Distance Between Bus Stops

Problem

A bus has n stops numbered from 0 to n - 1 that form a circle. We know the distance between all pairs of neighboring stops where distance[i] is the distance between the stops number i and (i + 1) % n.

The bus goes along both directions i.e. clockwise and counterclockwise.

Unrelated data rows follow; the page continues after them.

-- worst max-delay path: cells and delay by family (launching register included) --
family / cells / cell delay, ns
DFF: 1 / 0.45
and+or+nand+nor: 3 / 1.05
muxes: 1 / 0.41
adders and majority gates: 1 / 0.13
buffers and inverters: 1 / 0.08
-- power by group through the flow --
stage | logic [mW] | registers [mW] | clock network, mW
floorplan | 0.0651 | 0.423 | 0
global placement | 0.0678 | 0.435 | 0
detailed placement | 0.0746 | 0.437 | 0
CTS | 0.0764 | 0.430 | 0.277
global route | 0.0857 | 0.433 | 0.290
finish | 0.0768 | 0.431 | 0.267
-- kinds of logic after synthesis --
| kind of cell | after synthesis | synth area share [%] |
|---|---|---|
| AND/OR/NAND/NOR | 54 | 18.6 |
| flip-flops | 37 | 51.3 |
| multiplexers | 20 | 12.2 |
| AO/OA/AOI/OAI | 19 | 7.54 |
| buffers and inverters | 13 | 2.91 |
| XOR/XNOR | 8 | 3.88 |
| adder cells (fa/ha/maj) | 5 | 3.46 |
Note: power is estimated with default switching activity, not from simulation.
<file path="config.mk">
export PLATFORM = sky130hd
export DESIGN_NAME = screen_sequencer
export DESIGN_NICKNAME = d
export VERILOG_FILES = /design/src/rtl/snake_screen_pkg.sv /design/src/rtl/screen_sequencer_edge_rise.sv /design/src/rtl/screen_sequencer.sv
export SDC_FILE = /design/constraint.sdc
export NUM_CORES = 1
export LEC_CHECK = 0
export ABC_AREA = 0
export BUFFER_PORTS_ARGS = -buffer_cell sky130_fd_sc_hd__buf_2
export CAP_MARGIN = 40
export CORE_MARGIN = 2
export CORE_UTILIZATION = 32
export DETAILED_ROUTE_END_ITERATION = 10
export SLEW_MARGIN = 20
export SYNTH_ARGS = -nofsm -noshare
export SYNTH_HDL_FRONTEND = slang
export SYNTH_SLANG_ARGS = --single-unit
</file>
<file path="constraint.sdc">
create_clock -name clk -period 3.6 [get_ports clk]
set_input_delay 0.54 -clock clk [delete_from_list [all_inputs] [get_ports clk]]
set_output_delay 0.54 -clock clk [all_outputs]
set_load 0.005 [all_outputs]
</file>
<file path="src/rtl/snake_screen_pkg.sv">
`timescale 1ns/1ps
// -----------------------------------------------------------------------------
// snake_screen_pkg
// Shared definitions for the Snake VGA screen flow:
//   - screen_sel encoding used by the sequencer and the fill-engine decoder
//   - screen sequencer state enum
//   - default fill geometry (160x120 pixels)
//   - helpers decoding a state into its fill source / write enable
// -----------------------------------------------------------------------------
package snake_screen_pkg;

   localparam int PIXELS_DEF = 19200;
   localparam int ADDR_W_DEF = 15;

   localparam logic [2:0] SEL_NONE     = 3'd0;
   localparam logic [2:0] SEL_TITLE    = 3'd1;
   localparam logic [2:0] SEL_BLACK    = 3'd2;
   localparam logic [2:0] SEL_GAMEOVER = 3'd3;
   localparam logic [2:0] SEL_RED      = 3'd4;
   localparam logic [2:0] SEL_PAUSED   = 3'd5;

   typedef enum logic [3:0] {
      ST_DRAW_TITLE = 4'd0,
      ST_TITLE      = 4'd1,
      ST_DRAW_BLACK = 4'd2,
      ST_PLAY       = 4'd3,
      ST_DRAW_PAUSE = 4'd4,
      ST_PAUSED     = 4'd5,
      ST_DRAW_OVER  = 4'd6,
      ST_OVER_WAIT  = 4'd7,
      ST_DRAW_RED   = 4'd8,
      ST_RED_WAIT   = 4'd9
   } state_t;

   // Fill source for a state; wait states select nothing.
   function automatic logic [2:0] state_sel(input state_t st);
      logic [2:0] sel;
      case (st)
         ST_DRAW_TITLE: sel = SEL_TITLE;
         ST_DRAW_BLACK: sel = SEL_BLACK;
         ST_DRAW_PAUSE: sel = SEL_PAUSED;
         ST_DRAW_OVER:  sel = SEL_GAMEOVER;
         ST_DRAW_RED:   sel = SEL_RED;
         default:       sel = SEL_NONE;
      endcase
      return sel;
   endfunction

   // True for every DRAW_* state, i.e. whenever the framebuffer is written.
   function automatic logic is_draw(input state_t st);
      return (state_sel(st) != SEL_NONE);
   endfunction

endpackage

</file>
<file path="src/rtl/screen_sequencer_edge_rise.sv">
`timescale 1ns/1ps
// -----------------------------------------------------------------------------
// edge_rise
// One-bit rising-edge detector: rise is high while d is high and the previous
// sampled value was low, so a held level produces a single pulse.
// Ports:
//   clk  in  system clock
//   rst  in  asynchronous active-low reset (history register cleared)
//   d    in  button level
//   rise out d & ~d_q
// -----------------------------------------------------------------------------
module edge_rise (
   input  logic clk,
   input  logic rst,
   input  logic d,
   output logic rise
);

   logic d_q_r;

   // Previous-cycle sample of the button level.
   always_ff @(posedge clk or negedge rst) begin
      if (!rst) begin
         d_q_r <= 1'b0;
      end else begin
         d_q_r <= d;
      end
   end

   assign rise = d & ~d_q_r;

endmodule

</file>
<file path="src/rtl/screen_sequencer.sv">
`timescale 1ns/1ps
// -----------------------------------------------------------------------------
// screen_sequencer
// Screen-flow controller for the Snake VGA front end. Sequences title, play,
// pause and game-over screens, drives the framebuffer fill engine with a
// screen-select code, write enable and pixel address, and gates the game core.
// Parameters:
//   PIXELS   pixels per full-screen fill
//   ADDR_W   address width (2**ADDR_W >= PIXELS)
//   FLASHES  red flashes before returning to title; 0 = flash until start
// Ports:
//   clk        in  system clock
//   rst        in  asynchronous active-low reset
//   start      in  start/restart button level
//   pause      in  pause toggle button level
//   isDead     in  game core death flag
//   tick       in  one-cycle flash-rate strobe
//   screen_sel out fill source (see snake_screen_pkg)
//   addr       out pixel write address
//   wren       out framebuffer write enable
//   go         out game core run enable
// -----------------------------------------------------------------------------
module screen_sequencer
   import snake_screen_pkg::*;
#(
   parameter int PIXELS  = PIXELS_DEF,
   parameter int ADDR_W  = ADDR_W_DEF,
   parameter int FLASHES = 0
) (
   input  logic              clk,
   input  logic              rst,
   input  logic              start,
   input  logic              pause,
   input  logic              isDead,
   input  logic              tick,
   output logic [2:0]        screen_sel,
   output logic [ADDR_W-1:0] addr,
   output logic              wren,
   output logic              go
);

   // Counter must be able to hold FLASHES itself.
   localparam int FC_W = (FLASHES == 0) ? 1 : $clog2(FLASHES + 1);
   localparam logic [ADDR_W-1:0] LAST_ADDR = ADDR_W'(PIXELS - 1);

   state_t            state_r;
   state_t            state_next_s;
   logic [ADDR_W-1:0] addr_r;
   logic [ADDR_W-1:0] addr_next_s;
   logic [FC_W-1:0]   flash_cnt_r;
   logic [FC_W-1:0]   flash_cnt_next_s;
   logic              start_rise_s;
   logic              pause_rise_s;
   logic              wren_s;
   logic              fill_done_s;
   logic              flash_limit_s;

   edge_rise u_start_rise (
      .clk  (clk),
      .rst  (rst),
      .d    (start),
      .rise (start_rise_s)
   );

   edge_rise u_pause_rise (
      .clk  (clk),
      .rst  (rst),
      .d    (pause),
      .rise (pause_rise_s)
   );

   assign wren_s        = is_draw(state_r);
   assign fill_done_s   = wren_s && (addr_r == LAST_ADDR);
   assign flash_limit_s = (FLASHES != 0) && (flash_cnt_r == FC_W'(FLASHES));

   // Next-state logic; buttons and tick are only looked at in wait states.
   always_comb begin
      state_next_s = state_r;
      case (state_r)
         ST_DRAW_TITLE: begin
            if (fill_done_s) state_next_s = ST_TITLE;
            else             state_next_s = state_r;
         end
         ST_TITLE: begin
            if (start_rise_s) state_next_s = ST_DRAW_BLACK;
            else              state_next_s = state_r;
         end
         ST_DRAW_BLACK: begin
            if (fill_done_s) state_next_s = ST_PLAY;
            else             state_next_s = state_r;
         end
         ST_PLAY: begin
            // Death outranks a simultaneous pause press.
            if (isDead)            state_next_s = ST_DRAW_OVER;
            else if (pause_rise_s) state_next_s = ST_DRAW_PAUSE;
            else                   state_next_s = state_r;
         end
         ST_DRAW_PAUSE: begin
            if (fill_done_s) state_next_s = ST_PAUSED;
            else             state_next_s = state_r;
         end
         ST_PAUSED: begin
            // Resume repaints black; the core redraws its field while go=0.
            if (pause_rise_s) state_next_s = ST_DRAW_BLACK;
            else              state_next_s = state_r;
         end
         ST_DRAW_OVER: begin
            if (fill_done_s) state_next_s = ST_OVER_WAIT;
            else             state_next_s = state_r;
         end
         ST_OVER_WAIT: begin
            if (start_rise_s) state_next_s = ST_DRAW_TITLE;
            else if (tick)    state_next_s = ST_DRAW_RED;
            else              state_next_s = state_r;
         end
         ST_DRAW_RED: begin
            if (fill_done_s) state_next_s = ST_RED_WAIT;
            else             state_next_s = state_r;
         end
         ST_RED_WAIT: begin
            // flash_cnt already counts the red fill just completed.
            if (start_rise_s)              state_next_s = ST_DRAW_TITLE;
            else if (tick && flash_limit_s) state_next_s = ST_DRAW_TITLE;
            else if (tick)                 state_next_s = ST_DRAW_OVER;
            else                           state_next_s = state_r;
         end
         default: state_next_s = ST_DRAW_TITLE;
      endcase
   end

   // Address and flash counter next values.
   always_comb begin
      addr_next_s      = addr_r;
      flash_cnt_next_s = flash_cnt_r;
      // Every state change starts the next fill from pixel 0.
      if (state_next_s != state_r) addr_next_s = '0;
      else if (fill_done_s)        addr_next_s = '0;
      else if (wren_s)             addr_next_s = addr_r + 1'b1;
      else                         addr_next_s = '0;

      if ((state_next_s == ST_DRAW_TITLE) && (state_r != ST_DRAW_TITLE))
         flash_cnt_next_s = '0;
      else if ((state_r == ST_DRAW_RED) && fill_done_s)
         flash_cnt_next_s = flash_cnt_r + 1'b1;
      else
         flash_cnt_next_s = flash_cnt_r;
   end

   // State, address and flash counter registers.
   always_ff @(posedge clk or negedge rst) begin
      if (!rst) begin
         state_r     <= ST_DRAW_TITLE;
         addr_r      <= '0;
         flash_cnt_r <= '0;
      end else begin
         state_r     <= state_next_s;
         addr_r      <= addr_next_s;
         flash_cnt_r <= flash_cnt_next_s;
      end
   end

   assign screen_sel = state_sel(state_r);
   assign wren       = wren_s;
   assign go         = (state_r == ST_PLAY);
   assign addr       = addr_r;

endmodule

</file>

Return the shortest distance between the given start and destination stops.

Examples

Example 1

![](https://assets.leetcode.com/uploads/2019/09/03/untitled-diagram-1.jpg)

    
    
    Input: distance = [1,2,3,4], start = 0, destination = 1
    Output: 1
    Explanation: Distance between 0 and 1 is 1 or 9, minimum is 1.

Example 2

![](https://assets.leetcode.com/uploads/2019/09/03/untitled-diagram-1-1.jpg)

    
    
    Input: distance = [1,2,3,4], start = 0, destination = 2
    Output: 3
    Explanation: Distance between 0 and 2 is 3 or 7, minimum is 3.
    

Example 3

![](https://assets.leetcode.com/uploads/2019/09/03/untitled-diagram-1-2.jpg)

    
    
    Input: distance = [1,2,3,4], start = 0, destination = 3
    Output: 4
    Explanation: Distance between 0 and 3 is 6 or 4, minimum is 4.
    

Constraints

• 1 <= n <= 10^4
• distance.length == n
• 0 <= start, destination < n
• 0 <= distance[i] <= 10^4

Solution

Method 1 – Prefix Sum and Circular Traversal

Intuition

The shortest distance between two stops on a circular route is the minimum of the clockwise and counterclockwise distances. We can use prefix sums to quickly compute the distance in either direction.

Approach

1. If start > destination, swap them so start <= destination.
2. Compute the clockwise distance as the sum of distance[start:destination].
3. Compute the total distance as the sum of all elements in distance.
4. The counterclockwise distance is total - clockwise.
5. Return the minimum of the two distances.

Code

Java

class Solution {
    public int distanceBetweenBusStops(int[] distance, int start, int destination) {
        if (start > destination) {
            int tmp = start; start = destination; destination = tmp;
        }
        int clockwise = 0, total = 0;
        for (int i = 0; i < distance.length; ++i) {
            total += distance[i];
            if (i >= start && i < destination) clockwise += distance[i];
        }
        return Math.min(clockwise, total - clockwise);
    }
}

Python

class Solution:
    def distanceBetweenBusStops(self, distance: list[int], start: int, destination: int) -> int:
        if start > destination:
            start, destination = destination, start
        clockwise = sum(distance[start:destination])
        total = sum(distance)
        return min(clockwise, total - clockwise)

Complexity

• ⏰ Time complexity: O(n), where n is the number of stops. We sum the distances once.
• 🧺 Space complexity: O(1), as only a few variables are used.